Here are 5 key steps couples can take to better manage their financial lives together
1. Appoint a CFO (Chief Financial Officer)
While neither of you may enjoy handling the family checkbook, it does make sense to delegate money management to the person who is more interested, better organized, or is simply more frugal. It keeps things simpler and more efficient appointing a “household chief financial officer.” That said, the spouse who is not the CFO should not stay in the dark. Swap duties from time to time so that each person understands how to manage the money and pay bills if need be.
From your monthly bills to retirement savings, automate as many of your financial payments as possible. This not only ensures that payments are made on time; it makes life easier and less stressful. (Editor’s note: Clark does *not* recommend putting monthly bills on auto debit.)
Just make sure to check your accounts regularly online for any unusual or incorrect activity. Mistakes can occasionally happen. You might be billed twice or for the wrong thing, so run through the list of charges each month.

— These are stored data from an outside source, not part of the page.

==> src/vc_flit_buffer.sv <==
`timescale 1ns/1ps
`include "noc_params.svh"

module vc_flit_buffer (
    input  logic                                  clk,
    input  logic                                  reset,
    input  noc_pkg::flit_t                        flit_i,
    input  logic                                  flit_we_i,
    input  noc_pkg::vc_mask_t                     hdr_wr_i,
    input  noc_pkg::port_id_t                     route_i,
    input  noc_pkg::vc_mask_t                     grant_i,
    output noc_pkg::flit_t    [`NOC_V-1:0]        front_flit_o,
    output noc_pkg::vc_mask_t                     ivc_request_o,
    output noc_pkg::port_id_t [`NOC_V-1:0]        dest_port_o,
    output noc_pkg::vc_mask_t                     flit_is_tail_o
);

    // circular pointer advance, wraps at buffer depth
    function automatic noc_pkg::buf_ptr_t ptr_inc(input noc_pkg::buf_ptr_t ptr);
        noc_pkg::buf_ptr_t nxt;
        if (ptr == noc_pkg::buf_ptr_t'(`NOC_B-1)) begin
            nxt = '0;
        end else begin
            nxt = ptr + 1'b1;
        end
        return nxt;
    endfunction

    for (genvar v = 0; v < `NOC_V; v++) begin : g_vc

        noc_pkg::flit_t    mem [`NOC_B];
        noc_pkg::buf_ptr_t rd_ptr;
        noc_pkg::buf_ptr_t wr_ptr;
        noc_pkg::buf_cnt_t count;
        noc_pkg::port_id_t route_q;
        logic              push;
        logic              pop;
        logic              not_empty;

        assign push = flit_we_i & flit_i.vc[v];   // upstream never overfills
        assign pop  = grant_i[v];                 // grant only hits a requesting VC

        // flit storage
        always_ff @(posedge clk) begin
            if (push) begin
                mem[wr_ptr] <= flit_i;
            end
        end

        always_ff @(posedge clk or posedge reset) begin
            if (reset) begin
                rd_ptr <= '0;
                wr_ptr <= '0;
                count  <= '0;
            end else begin
                if (push) begin
                    wr_ptr <= ptr_inc(wr_ptr);
                end
                if (pop) begin
                    rd_ptr <= ptr_inc(rd_ptr);
                end
                unique case ({push, pop})
                    2'b10:   count <= count + 1'b1;
                    2'b01:   count <= count - 1'b1;
                    default: count <= count;   // idle or push with pop
                endcase
            end
        end

        // route of the packet in flight on this VC
        // a new header only enters an empty VC, so this holds until the tail leaves
        always_ff @(posedge clk or posedge reset) begin
            if (reset) begin
                route_q <= noc_pkg::PORT_LOCAL;
            end else if (hdr_wr_i[v]) begin
                route_q <= route_i;
            end
        end

        assign not_empty = count != '0;

        // first-word fall-through view
        assign front_flit_o[v]   = mem[rd_ptr];
        assign ivc_request_o[v]  = not_empty;
        assign flit_is_tail_o[v] = not_empty & front_flit_o[v].tail;
        assign dest_port_o[v]    = route_q;

    end

endmodule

3. Stay transparent – and secure.
Online accounts, such as banking and bill paying (e.g., utilities, mortgage, cable) should be accessible by both you and your partner, regardless of who is the chief financial officer in the home. This is useful in case of an emergency, and to have a clear picture of your finances.
Free websites like Mint.com can provide each member safe and easy access to financial accounts, allowing you to visually track your spending and debt. It also helps to check in together once or twice a month so you’re both in agreement with what’s going on with your money.

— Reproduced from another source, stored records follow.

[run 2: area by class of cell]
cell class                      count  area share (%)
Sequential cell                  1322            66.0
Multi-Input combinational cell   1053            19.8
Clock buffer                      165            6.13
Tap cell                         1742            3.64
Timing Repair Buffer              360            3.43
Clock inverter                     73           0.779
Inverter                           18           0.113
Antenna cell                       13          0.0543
## config.mk

```make
export PLATFORM = sky130hd
export DESIGN_NAME = biquad_filter_top
export DESIGN_NICKNAME = d
export VERILOG_FILES = /design/src/hdl/biquad_types_pkg.sv /design/src/hdl/biquad_ctrl_pkg.sv /design/src/hdl/biquad_sequencer.sv /design/src/hdl/tap_store.sv /design/src/hdl/mac_accum.sv /design/src/hdl/output_quantizer.sv /design/src/hdl/biquad_filter_top.sv
export SDC_FILE = /design/constraint.sdc
export NUM_CORES = 1
export LEC_CHECK = 0
export BUFFER_PORTS_ARGS = -buffer_cell sky130_fd_sc_hd__buf_2
export CAP_MARGIN = 20
export CORE_ASPECT_RATIO = 0.5
export CORE_MARGIN = 2
export CORE_UTILIZATION = 30
export DETAILED_ROUTE_END_ITERATION = 7
export GPL_ROUTABILITY_DRIVEN = 0
export PLACE_DENSITY = 0.59
export RECOVER_POWER = 25
export SKIP_LAST_GASP = 1
export SYNTH_ARGS = -nofsm -noshare
export SYNTH_HDL_FRONTEND = slang
export SYNTH_SLANG_ARGS = --single-unit
export TNS_END_PERCENT = 100
```

## constraint.sdc

```tcl
create_clock -name clk -period 8.6 [get_ports clk]
set_input_delay 1.29 -clock clk [delete_from_list [all_inputs] [get_ports clk]]
set_output_delay 1.29 -clock clk [all_outputs]
set_load 0.01 [all_outputs]
```
### src/bus_byte_shifter.sv
// Bit to byte shifter with ninth-clock ACK drive on open-drain SDA
`timescale 1ns/1ps
`include "standby_defines.svh"

module bus_byte_shifter (
  input  logic                    clk_i,
  input  logic                    arst_n_i,
  input  standby_pkg::bus_event_t bus_event_i,
  input  logic                    ack_en_i,
  output standby_pkg::rx_byte_t   rx_byte_o,
  output logic                    sda_o
);

  logic [3:0]                 bit_cnt_q;
  logic                       active_q;
  logic                       first_q;
  logic [6:0]                 shift_q;
  logic                       ack_drive_q;
  logic                       byte_valid_q;
  logic                       byte_first_q;
  logic [`STBY_RX_DATA_W-1:0] byte_data_q;
  logic                       bit_rise;
  logic                       last_bit;
  logic                       any_start;

  assign any_start = bus_event_i.start | bus_event_i.rstart;
  assign bit_rise  = active_q & bus_event_i.scl_rise;
  assign last_bit  = (bit_cnt_q == 4'd7);

  // Framing: counts 0..7 for data bits, 8 for the ACK clock
  always_ff @(posedge clk_i or negedge arst_n_i) begin
    if (!arst_n_i) begin
      bit_cnt_q <= '0;
      active_q  <= 1'b0;
      first_q   <= 1'b0;
    end else if (any_start) begin
      bit_cnt_q <= '0;
      active_q  <= 1'b1;
      first_q   <= 1'b1;
    end else if (bus_event_i.stop) begin
      bit_cnt_q <= '0;
      active_q  <= 1'b0;
      first_q   <= 1'b0;
    end else if (bit_rise) begin
      if (bit_cnt_q == 4'd8) begin
        bit_cnt_q <= '0;
      end else begin
        bit_cnt_q <= bit_cnt_q + 4'd1;
      end
      if (last_bit) begin
        first_q <= 1'b0;
      end
    end
  end

  // MSB first
  always_ff @(posedge clk_i) begin
    if (bit_rise && bit_cnt_q < 4'd7) begin
      shift_q <= {shift_q[5:0], bus_event_i.sda};
    end
    if (bit_rise && last_bit) begin
      byte_data_q  <= {shift_q, bus_event_i.sda};
      byte_first_q <= first_q;
    end
  end

  always_ff @(posedge clk_i or negedge arst_n_i) begin
    if (!arst_n_i) begin
      byte_valid_q <= 1'b0;
    end else begin
      byte_valid_q <= bit_rise & last_bit & ~any_start & ~bus_event_i.stop;
    end
  end

  always_comb begin
    rx_byte_o.data     = byte_data_q;
    rx_byte_o.valid    = byte_valid_q;
    rx_byte_o.is_first = byte_first_q;
  end

  // Hold SDA low from the fall after bit 8 to the fall after the ninth clock
  always_ff @(posedge clk_i or negedge arst_n_i) begin
    if (!arst_n_i) begin
      ack_drive_q <= 1'b0;
    end else if (any_start || bus_event_i.stop) begin
      ack_drive_q <= 1'b0;
    end else if (bus_event_i.scl_fall) begin
      ack_drive_q <= active_q && (bit_cnt_q == 4'd8) && ack_en_i;
    end
  end

  assign sda_o = ~ack_drive_q;

  assert property (@(posedge clk_i) disable iff (!arst_n_i) bit_cnt_q <= 4'd8);

endmodule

Keep a running list of all online account usernames and passwords including –- but not limited to –- your family cell phone plan, utilities, mortgage, joint credit cards, brokerage accounts, and insurers. Store a hard copy in a fireproof lock box in your home or safe deposit box, as well as on websites like PassPack.com and Clipperz.com where you can securely store all your household passwords in one place for free.
Even if your husband is the one who regularly handles the bills and accounts, make a habit of checking these accounts regularly to make sure they’re in good standing.
4. Have personal accounts.
Many financial arguments spring from the fact that one person doesn’t feel financially empowered or feels they have to ‘ask for permission’ each time he or she spends. To mitigate this, each person in the relationship –- no matter how big or small his or her paycheck is –- needs to have his or her own separate bank account, in addition to the joint account that is shared. Funnel a percentage of your income each month into this bucket –- perhaps 10% — and this can be your slush fund, an account from which you can spend guilt-free.
5. Make decisions by committee.
You may feel like you’re “better” than your partner at making financial decisions for the family, but never exclude your spouse when making big ticket purchases or moving money around. Ask for help or advice –- even if you think you’ve got it figured out. It’s enough to just sometimes say, “Hey, can we afford this? Should we buy this? Is it worth it? What do you think?” It allows your better half to have his or her voice heard and to feel like you’re both on the same team.